Context, once used to describe the environment in which an ad is placed, now must be applied to understanding how to offer value at various stages of a customer relationship with a brand. Customers can “signal” several clues that indicate context. From being a first-time visitor to a website to clearly being on a mobile phone while in a car, the technology exists for advertisers to assess added layers of context to respond appropriately. As advertisers look to shore up first-party data, understanding in which context a customer presents themselves can help shape responsive design rules.

The future will require brands to establish real value in exchange for data and potentially bake in variables to collect more robust data sets. They’ll need to consider whether a customer would be willing to provide an email address immediately upon entry to a website or whether it might be more palatable (and more likely to be provided) at a different stage in the user experience.

First-party data will increasingly become a creative exercise that is deeply connected to user experience design and could easily extend to gamification and complex incentive strategies. We are seeing the early stages of this unfolding via consent management platforms that are offering a new canvas for creative layers on their interfaces and A/B testing to optimize the likelihood of opt-ins.

Modular data management

The modernized tech stack will require organized outputs that can easily leverage the new methods of addressing audiences outlined above. Advanced customer data platforms use AI to identify segments that can be packaged, organized and connected to the media supply chain.

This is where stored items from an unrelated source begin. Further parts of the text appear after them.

--- /design/flow/design.v ---
module freq_detector(
    input             clk               ,
    input             rst_n             ,
    input             pulse_in          ,  
    output reg [31:0] freq                 
);
localparam CLK_FREQ = 20000000;   
localparam CLK_300MHz = 300000; 
reg [31:0] freq_reg = 0;  
reg  pulse_in_d1, pulse_in_d2;
wire rising_edge;
always @(posedge clk or negedge rst_n) begin
     if (!rst_n) begin
         pulse_in_d1 <= 1'b0;
         pulse_in_d2 <= 1'b0;
     end 
     else begin
         pulse_in_d1 <= pulse_in;
         pulse_in_d2 <= pulse_in_d1;
     end
 end
assign rising_edge = (pulse_in_d1 && !pulse_in_d2);  
reg [31:0]PULSE_ticks = 0;      
always @(posedge clk or negedge rst_n) begin
    if (!rst_n) begin
        PULSE_ticks <= 0;
    end
    else begin
    PULSE_ticks <= PULSE_ticks + 1;  
        if(rising_edge)begin   
            PULSE_ticks <= 1;  
            freq_reg <= CLK_FREQ / PULSE_ticks;  
        end
    end
end
always @(posedge clk or negedge rst_n) begin
    if(!rst_n)begin
        freq <= 0;
    end
    else if(freq_reg <= CLK_300MHz)begin
        freq <= freq_reg;
    end
end
endmodule
module top_freq_test (
    input wire         clk        ,  
    input wire         rst_n      ,  
    input wire         pulse_sig_1,  
    input wire         pulse_sig_2,  
    input wire         pulse_sig_3,  
    input wire         pulse_sig_4,  
    output wire [19:0] freq_out_1 ,  
    output wire [19:0] freq_out_2 ,  
    output wire [19:0] freq_out_3 ,  
    output wire [19:0] freq_out_4    
);
localparam CLK_FREQ = 20_000_000;   
reg   [19:0] freq;
    freq_detector u_freq_detector_0(
        .clk      (clk          ),
        .rst_n    (rst_n        ),
        .pulse_in (pulse_sig_1  ),
        .freq     (freq_out_1   )
    );
    freq_detector u_freq_detector_1(
        .clk      (clk          ),
        .rst_n    (rst_n        ),
        .pulse_in (pulse_sig_2  ),
        .freq     (freq_out_2   )
    );
    freq_detector u_freq_detector_2(
        .clk      (clk          ),
        .rst_n    (rst_n        ),
        .pulse_in (pulse_sig_3 ),
        .freq     (freq_out_3   )
    );
    freq_detector u_freq_detector_3(
        .clk      (clk          ),
        .rst_n    (rst_n        ),
        .pulse_in (pulse_sig_4  ),
        .freq     (freq_out_4   )
    );
endmodule
--- /design/flow/run.sh ---
#!/bin/bash
# OpenROAD 26Q1-2900-gdf79404cd8, Yosys 0.63+post, stock flow scripts
make -C /OpenROAD-flow-scripts/flow DESIGN_CONFIG=/design/flow/config.mk WORK_HOME=/design/flow/orfs finish
--- /design/flow/config.mk ---
export PLATFORM = sky130hd
export DESIGN_NAME = top_freq_test
export DESIGN_NICKNAME = top_freq_test
export VERILOG_FILES = /design/flow/design.v
export SDC_FILE = /design/flow/constraint.sdc
export NUM_CORES = 4
export LEC_CHECK = 1
export CORE_UTILIZATION = 50
--- /design/flow/constraint.sdc ---
current_design top_freq_test

set clk_period 144.7
set clk_io_pct 0.2

create_clock -name clk0 -period $clk_period [get_ports {clk}]

set non_clock_inputs [all_inputs -no_clocks]
set_input_delay [expr $clk_period * $clk_io_pct] -clock clk0 $non_clock_inputs
set_output_delay [expr $clk_period * $clk_io_pct] -clock clk0 [all_outputs]
module top_pulse_filter (
    input              clk_20m        ,  
    input              rst_n          ,  
    input  [31:0]      pulse_raw      ,  
    input  [15:0]      filter_coeff   ,  
    output [31:0]      pulse_filtered    
);
    pulse_filter_32ch u_pulse_filter_32ch (
        .clk_20m     (clk_20m       ),
        .rst_n       (rst_n         ),
        .pulse_in    (pulse_raw     ),
        .filter_cfg  (filter_coeff  ),
        .pulse_out   (pulse_filtered)
    );
endmodule
==> design/flow/run.sh <==
#!/bin/bash
# OpenROAD 26Q1-2900-gdf79404cd8, Yosys 0.63+post, stock flow scripts
make -C /OpenROAD-flow-scripts/flow DESIGN_CONFIG=/design/flow/config.mk WORK_HOME=/design/flow/orfs finish
==> design/flow/config.mk <==
export PLATFORM = sky130hd
export DESIGN_NAME = top_pulse_filter
export DESIGN_NICKNAME = top_pulse_filter
export VERILOG_FILES = /design/flow/design.v
export SDC_FILE = /design/flow/constraint.sdc
export NUM_CORES = 4
export LEC_CHECK = 1
export CORE_UTILIZATION = 40
==> design/flow/constraint.sdc <==
current_design top_pulse_filter

set clk_period 5.2
set clk_io_pct 0.2

create_clock -name clk0 -period $clk_period [get_ports {clk_20m}]

set non_clock_inputs [all_inputs -no_clocks]
set_input_delay [expr $clk_period * $clk_io_pct] -clock clk0 $non_clock_inputs
set_output_delay [expr $clk_period * $clk_io_pct] -clock clk0 [all_outputs]
File: flow/run.sh
#!/bin/bash
# OpenROAD 26Q1-2900-gdf79404cd8, Yosys 0.63+post, stock flow scripts
make -C /OpenROAD-flow-scripts/flow DESIGN_CONFIG=/design/flow/config.mk WORK_HOME=/design/flow/orfs finish
File: flow/constraint.sdc
current_design pipelined_mult

set clk_period 18.3
set clk_io_pct 0.2

create_clock -name clk0 -period $clk_period [get_ports {clk}]

set non_clock_inputs [all_inputs -no_clocks]
set_input_delay [expr $clk_period * $clk_io_pct] -clock clk0 $non_clock_inputs
set_output_delay [expr $clk_period * $clk_io_pct] -clock clk0 [all_outputs]
File: flow/config.mk
export PLATFORM = sky130hd
export DESIGN_NAME = pipelined_mult
export DESIGN_NICKNAME = pipelined_mult
export VERILOG_FILES = /design/flow/design.v
export SDC_FILE = /design/flow/constraint.sdc
export NUM_CORES = 4
export LEC_CHECK = 1
export CORE_UTILIZATION = 50
File: flow/design.v
 module pipelined_mult (
    input clk,
    input rst,
    input [31:0] a,
    input [31:0] b,
    output reg [63:0] p
);
    reg [15:0] a_h, a_l;
    reg [15:0] b_h, b_l;
    always @(posedge clk) begin
        if (rst) begin
            a_h <= 0; a_l <= 0; b_h <= 0; b_l <= 0;
        end else begin
            a_h <= a[31:16]; a_l <= a[15:0];
            b_h <= b[31:16]; b_l <= b[15:0];
        end
    end
    reg [31:0] p_hh, p_hl, p_lh, p_ll;
    always @(posedge clk) begin
        if (rst) begin
            p_hh <= 0; p_hl <= 0; p_lh <= 0; p_ll <= 0;
        end else begin
            p_hh <= a_h * b_h;
            p_hl <= a_h * b_l;
            p_lh <= a_l * b_h;
            p_ll <= a_l * b_l;
        end
    end
    reg [32:0] mid_sum;
    reg [31:0] p_hh_pipe, p_ll_pipe;
    always @(posedge clk) begin
        if (rst) begin
            mid_sum <= 0; p_hh_pipe <= 0; p_ll_pipe <= 0;
        end else begin
            mid_sum <= p_hl + p_lh;  
            p_hh_pipe <= p_hh;       
            p_ll_pipe <= p_ll;
        end
    end
    reg [63:0] term_high, term_mid, term_low;
    always @(posedge clk) begin
         if (rst) begin
            term_high <= 0; term_mid <= 0; term_low <= 0;
         end else begin
            term_high <= {32'b0, p_hh_pipe} << 32;
            term_mid  <= {31'b0, mid_sum}   << 16;
            term_low  <= {32'b0, p_ll_pipe};
         end
    end
    always @(posedge clk) begin
        if (rst) p <= 0;
        else p <= term_high + term_mid + term_low;
    end
endmodule
<file path="./design.v">
module adder(  i_a, i_b,
                        o_sum, o_carry);
    parameter LEN = 4;
    input  logic signed [LEN-1:0] i_a, i_b;
    output logic signed [LEN-1:0] o_sum;
    output logic  [0:0] o_carry;
    always @(*)
    begin
        o_carry = '0;
        o_sum = i_a + i_b;
        if (i_a[LEN-1] == i_b[LEN-1]) begin
            if (o_sum[LEN-1] != i_a[LEN-1]) begin
                o_carry = '1;
            end
        end
    end
endmodule
module count_zeros (
    i_a,
    i_b,
    o_zeros,
	o_carry
);
parameter LEN = 4;
input logic signed [LEN-1:0] i_a, i_b;
output logic signed [LEN-1:0] o_zeros;
output logic [0:0] o_carry;
integer i;
logic signed [LEN-1:0]zeros;  
always @(*) begin
    zeros = '0;  
	o_carry = '0;
    for(i=0; i<LEN; i=i+1)begin  
		if(i_a[i]==0)begin
		zeros = zeros + 1'b1;
		end
		if(i_b[i]==0)begin
		zeros = zeros + 1'b1;
		end
	end
	{o_carry, o_zeros} = zeros;  
end
endmodule
module crc_eval(i_data, i_poly, i_crc, o_crc);
    parameter WCODE = 4;     
    parameter WPOLY = 4;
    input logic signed [WCODE-1:0]  i_data;
    input logic [WPOLY-1:0]  i_poly;
    input logic [WPOLY-2:0]  i_crc;
    output logic signed [WPOLY-1:0] o_crc;
    localparam LEN = WCODE+WPOLY-1;  
    integer i;
    logic [LEN-1:0] crc_tmp;   
    logic [LEN-1:0] poly_tmp;  
    always @(*)
    begin
        {o_crc, crc_tmp, poly_tmp}  = '0;
        crc_tmp     = {i_data, i_crc};
        poly_tmp    = {i_poly, {(WCODE-1){1'b0}}};
        for (i=WCODE-1; i >= 0; i--)
        begin : LOOP
            if (i_data[i] == 1'b1)
                    crc_tmp = crc_tmp ^ poly_tmp;
        poly_tmp = poly_tmp >> 1;
        end : LOOP
        o_crc = {1'b0, crc_tmp[WPOLY-2:0]};
    end
endmodule
module crc_coder(i_data, i_poly, i_crc, o_crc);
    parameter WCODE = 4;     
    parameter WPOLY = 5;
    input logic signed [WCODE-1:0]  i_data;
    input logic [WPOLY-1:0]  i_poly;
    input logic [WPOLY-2:0]  i_crc;
    output logic signed [WPOLY-2:0] o_crc;
    localparam LEN = WCODE+WPOLY-1;  
    integer i;
    logic [LEN-1:0] crc_tmp;   
    logic [LEN-1:0] poly_tmp;  
    always @(*)
    begin
        {o_crc, crc_tmp, poly_tmp}  = '0;
        crc_tmp     = {i_data, i_crc};
        poly_tmp    = {i_poly, {(WCODE-1){1'b0}}};
        for (i=WCODE-1; i >= 0; i--)
        begin : LOOP
            if (i_data[i] == 1'b1)
                    crc_tmp = crc_tmp ^ poly_tmp;
        poly_tmp = poly_tmp >> 1;
        end : LOOP
        o_crc = crc_tmp[WPOLY-2:0];
    end
endmodule
module exe_unit (
    i_oper,  
    i_argA,  
    i_argB,  
    o_result,  
    o_OF,  
    o_BF,  
    o_PF,  
	o_VF  
);
parameter N = 4;
parameter M = 4;  
localparam LEN = $clog2(M);
input logic [N-1:0] i_oper;
input logic [M-1:0] i_argA, i_argB;
output logic [M-1:0] o_result;
output logic [0:0] o_OF;
output logic [0:0] o_BF;
output logic [0:0] o_PF;
output logic [0:0] o_VF;
integer counter;
logic [M-1:0] nkb_code;  
logic [M-1:0] gray_code;  
logic [M-1:0] number_of_zeros;  
logic [M-1:0] crc_code;  
logic [M-1:0] crc_3;  
logic [M-1:0] u2_code;  
logic [M-1:0] sum;  
logic [0:0] overflow;  
logic [0:0] overflow_2;
integer i;
onehot2nkb_encoder #(.LEN(M))
					onehot
						(.i_onehot(i_argA), .o_nkb(nkb_code));
gray_koder2 #(.LEN(M))
					gray
						(.i_data(i_argA), .o_gray(gray_code));
count_zeros #(.LEN(M))
					zeros
						(.i_a(i_argA), .i_b(i_argB), .o_zeros(number_of_zeros), .o_carry(overflow_2));
crc_coder #(.WCODE(M), .WPOLY(M+1))
					crc4
						(.i_data(i_argA), .i_poly({1, i_argB[3], i_argB[2], i_argB[1], i_argB[0]}), .i_crc(4'b0000), .o_crc(crc_code));
crc_eval #(.WCODE(M), .WPOLY(M))
					crc3
						(.i_data(i_argA), .i_crc(3'b111), .i_poly({i_argB[3], i_argB[2], i_argB[1], i_argB[0]}), .o_crc(crc_3));
sm_to_u2 #(.LEN(M))
					u2sm
						(.i_a(i_argA), .o_u2code(u2_code));
adder #(.LEN(M))
					add
						(.i_a(i_argA), .i_b(i_argB), .o_sum(sum), .o_carry(overflow));
always @(*) begin : main  
	{o_OF, o_BF, o_PF, o_VF} = '0;
	counter = 0;
    case (i_oper)
        4'b0000: begin
					o_result = sum;
					o_VF = overflow;
				 end
        4'b0001: o_result = i_argA ~| i_argB;
        4'b0010: o_result = ~(i_argA & i_argB);
        4'b0011: o_result = i_argA << i_argB;
        4'b0100: o_result = i_argA >>> i_argB;
        4'b0101: o_result = gray_code;
        4'b0110: begin
					o_result = number_of_zeros;
					o_VF = overflow_2;
				 end	
        4'b0111: o_result = nkb_code;
		4'b1000: o_result = crc_code;
		4'b1001: o_result = crc_3;
	   	4'b1011: o_result = u2_code;
        default: o_result = '1;
    endcase
	if(o_result == '1) begin  
		o_OF = 1'b1;
	end
	for(i=0; i<M; i=i+1)begin  
		if(o_result[i] == 1)begin
			counter = counter + 1;
		end
	end
	if(counter == 1)begin
		o_BF = 1'b1;
	end
	counter = 0;
	for(i=0; i<M; i=i+1)begin
		if(o_result[i] == 1)begin
			counter = counter + 1;
		end
	end
	if(counter % 2 == 1)begin
		o_PF = 1'b1;
	end
end
endmodule
module gray_koder2 (i_data, o_gray);
    parameter LEN = 4;
    input  logic signed [LEN-1:0] i_data;
    output logic signed [LEN-1:0] o_gray;
    always @(*)
    begin
        if (i_data[LEN-1] == 1) begin  
            o_gray = '1;
        end else
        begin
            o_gray  = i_data ^ (i_data >> 1);
        end
    end
endmodule
module onehot2nkb_encoder(i_onehot, o_nkb);
    parameter LEN = 4;
    localparam BITS = $clog2(LEN);
    input logic signed [LEN-1:0] i_onehot;
    output logic signed [BITS-1:0] o_nkb;
    logic s_was1;
    integer i;
    always @(*)
    begin
        {o_nkb, s_was1}  = '0;
        for (i=0; i < LEN; i++)
        begin : LOOP
            if (i_onehot[i] == 1'b1)
                if (s_was1) o_nkb  = '1;
                else
                begin
                    s_was1 = '1;
                    o_nkb  = i;
                end
        end : LOOP
        if (!s_was1) o_nkb = '1;        
    end
endmodule
module sm_to_u2 (
    i_a,
    o_u2code
);
parameter LEN = 4;
input logic signed [LEN-1:0] i_a;
output logic signed [LEN-1:0] o_u2code;
logic signed [LEN-1:0] tmp;
always @(*) begin : main
    tmp = '0;
    if (i_a[LEN-1] == 0) begin
        o_u2code = i_a;
    end
    else begin
    tmp = ~(i_a);
    tmp = tmp + 1'b1;
    tmp[LEN-1] = 1;
    o_u2code = tmp;
    end
end
endmodule
module spi_exe_unit_1 (i_rst, i_sclk, i_mosi, o_miso, i_cs);
parameter BITS = 20;
input logic i_rst, i_sclk, i_mosi;
output logic o_miso;
input logic [2:0] i_cs;
localparam NUM = 12;  
localparam N = 4;
logic s_transfer;   
logic s_bit, s_bit_next;  
logic [N-1:0] reg_argA, reg_argB, reg_oper, reg_results,reg_flags;  
logic [N-1:0] s_argA_next,s_argB_next,s_oper_next,s_results_next,s_flags_next;
logic [N-1:0] s_results,s_flags;  
logic [BITS-1:0] s_wyniki;  
logic s_inter,  s_watchdog_we;  
logic s_wrt;
logic [BITS-1:0] s_data;
logic [N-1:0] s_state, s_state_next;  
localparam STATES_NUM = 4;
localparam  [$clog2(STATES_NUM)-1:0] 
                    STATE_READY     = 1, 
                    STATE_LOAD      = 2,
                    STATE_FLAGS      = 3,
                    STATE_SEND     = 4;
shifter #(.N(BITS))
    shift_out (
        .i_clk_p(i_sclk), 
        .i_rst_n(i_rst), 
        .i_bit(i_mosi),      
        .i_data(s_data),     
        .i_en(s_transfer),       
        .i_wrt(s_wrt),          
        .o_bit(s_bit_next),
        .o_data(s_wyniki)
    );
watchdog #(.N($clog2(NUM)+1))
    watchdog (
        .i_clk_p(i_sclk),
        .i_rst_n(i_rst),
        .i_cycles(BITS-1),
        .i_we(s_watchdog_we),
        .o_inter(s_inter)
    );
exe_unit #(.N(4),.M(4))
    exe_unit1 (
        .i_argA(reg_argA),
        .i_argB(reg_argB),
        .i_oper(reg_oper),
        .o_result(s_results),
        .o_OF(s_flags[0]),
        .o_BF(s_flags[1]),
        .o_PF(s_flags[2]),
        .o_VF(s_flags[3])
              );
always @(*)
begin
    s_transfer  = '0;
    s_wrt='0;
    s_data='0;
    s_watchdog_we='0;
    s_argA_next = reg_argA;
    s_argB_next = reg_argB;
    s_oper_next = reg_oper;
    s_results_next = reg_results;
    s_flags_next = reg_flags;
    o_miso = '0;
    s_state_next=s_state;
    case (s_state)
        STATE_READY: 
            begin
                if (i_cs==1)
                begin
                s_state_next = STATE_LOAD;
                s_watchdog_we = '1;
                s_transfer = '1;
                o_miso = s_bit;
                end
            end
        STATE_LOAD:
            begin
                o_miso = s_bit;
                s_watchdog_we = '0;
                s_argA_next = s_wyniki[19:16];
                s_argB_next = s_wyniki[15:12];
                s_oper_next = s_wyniki[11:8];
                s_results_next = s_wyniki[7:4];
                s_flags_next = s_wyniki[3:0];
                s_transfer = '1;
                if (s_inter)
                    s_state_next = STATE_FLAGS;
            end
        STATE_FLAGS:
            begin
                s_flags_next=s_flags;
                s_results_next=s_results;
                s_state_next=STATE_SEND;
            end
        STATE_SEND:
            begin
                s_wrt='1;
                s_transfer = '1;
                s_data ={reg_argA,reg_argB,reg_oper,reg_results,reg_flags};
                s_state_next=STATE_READY;
            end
            default:
            begin
                s_state_next=STATE_READY;
            end 
    endcase
end
always @(negedge i_sclk, negedge i_rst)  
begin
    if (!i_rst)
    begin
        s_state <= '1;
    end
    else
    begin
        s_state <= s_state_next;
    end
end
always @(negedge i_sclk, negedge i_rst)
begin
 if (!i_rst)
     s_bit <= 0;
 else
     s_bit <= s_bit_next;
end
always @(negedge i_sclk, negedge i_rst)
begin
    if(!i_rst)
        reg_argA <=0;
    else
        reg_argA <= s_argA_next;
end
always @(negedge i_sclk, negedge i_rst)
begin
 if (!i_rst)
     reg_argB <= 0;
 else
     reg_argB <= s_argB_next;
end
always @(negedge i_sclk, negedge i_rst)
begin
 if (!i_rst)
     reg_oper <= 0;
 else
     reg_oper <= s_oper_next;
end
always @(negedge i_sclk, negedge i_rst)
begin
 if (!i_rst)
     reg_results <= 0;
 else
     reg_results <= s_results_next;
end
always @(negedge i_sclk, negedge i_rst)
begin
 if (!i_rst)
     reg_flags <= 0;
 else
     reg_flags <= s_flags_next;
end
endmodule
 module shifter (i_clk_p, i_rst_n, 
                i_bit,       
                i_data,      
                i_en,        
                i_wrt,       
                o_data,      
                o_bit);      
parameter N = 20;
input logic [N-1:0] i_data;
input logic         i_clk_p, i_rst_n;
input logic         i_bit, i_en, i_wrt;
output logic        o_bit;
output logic [N-1:0] o_data;
logic [N-1:0] s_shifter, s_shifter_next;
always @(*)
begin
    o_data  = s_shifter;
    s_shifter_next  = s_shifter;
    o_bit = s_shifter[0];
    s_bit_next      = s_bit;
    if (i_en)
    begin
        if (i_wrt)
            s_shifter_next = i_data;
        else
        begin
           {s_shifter_next, s_bit_next} = {i_bit, s_shifter};
        end
    end
end
always @(posedge i_clk_p, negedge i_rst_n)
begin
    if (!i_rst_n)
      {s_shifter, s_bit}   <= '0;
    else
    begin
        s_shifter   <= s_shifter_next;
        s_bit       <= s_bit_next;
    end
end 
endmodule
module watchdog(i_clk_p, i_rst_n, 
                i_cycles, i_we, o_inter);
parameter N = 20;
input logic [N-1:0] i_cycles;            
input logic         i_clk_p, i_rst_n;
input logic         i_we;                
output logic        o_inter;
logic [N-1:0] s_count;       
logic [N-1:0] s_count_next;
logic [N-1:0] s_cycles;      
logic [N-1:0] s_cycles_next;
always_ff @(posedge i_clk_p, negedge i_rst_n)
begin
    if (!i_rst_n)
    begin
        s_count  <= '0;
        s_cycles <= '0;
    end
    else
    begin
        s_count  <= s_count_next;
        s_cycles <= s_cycles_next;
    end
end 
always @(*)
begin
    o_inter       = '0;
    s_cycles_next = s_cycles;
    s_count_next  = s_count;
    if (i_we)
    begin
        s_cycles_next = i_cycles;
        s_count_next  = i_cycles;
    end
    else
    begin
        if (s_count > 0)
            s_count_next = s_count - 1;
        else
        begin
            o_inter = 1'b1;
            s_count_next = s_cycles;
        end
    end
    if (s_cycles == '0)
        o_inter = 1'b0;
end
endmodule
</file>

While publishers organize their inventory to ensure highest value, advertisers work to identify addressable customer characteristics that are related to unlimited data points. Whether segments are established for purchase funnel activity, life stage or other vectors, advertisers will need to have well-organized, modular data that can be easily leveraged for media use.

Organized first-party data can also help streamline omni-channel activity, allowing advertisers to create control groups as well as perform A/B testing and more accurate attribution modeling.

Getting it right

This is an exciting time for all stakeholders in the industry. It is our chance to get it right for consumers while opening a treasure trove of new opportunities for brands to connect with their audiences.

Privacy has historically been viewed as the “legal department” of advertising. Today, the topic represents a vibrant new creative opportunity for brands to build the trust and transparency their customers expect. This is not a time for short-sighted workarounds but rather a chance to step back and consider the long game of relationship building. It’s true that most new privacy laws require an organization to appoint a data officer, but it’s important for all of us to embrace privacy as integral to our jobs and as a path to competitive advantage.

Sources:

1 IAB Canada. Moving Towards Cookie Independence, January, 2022.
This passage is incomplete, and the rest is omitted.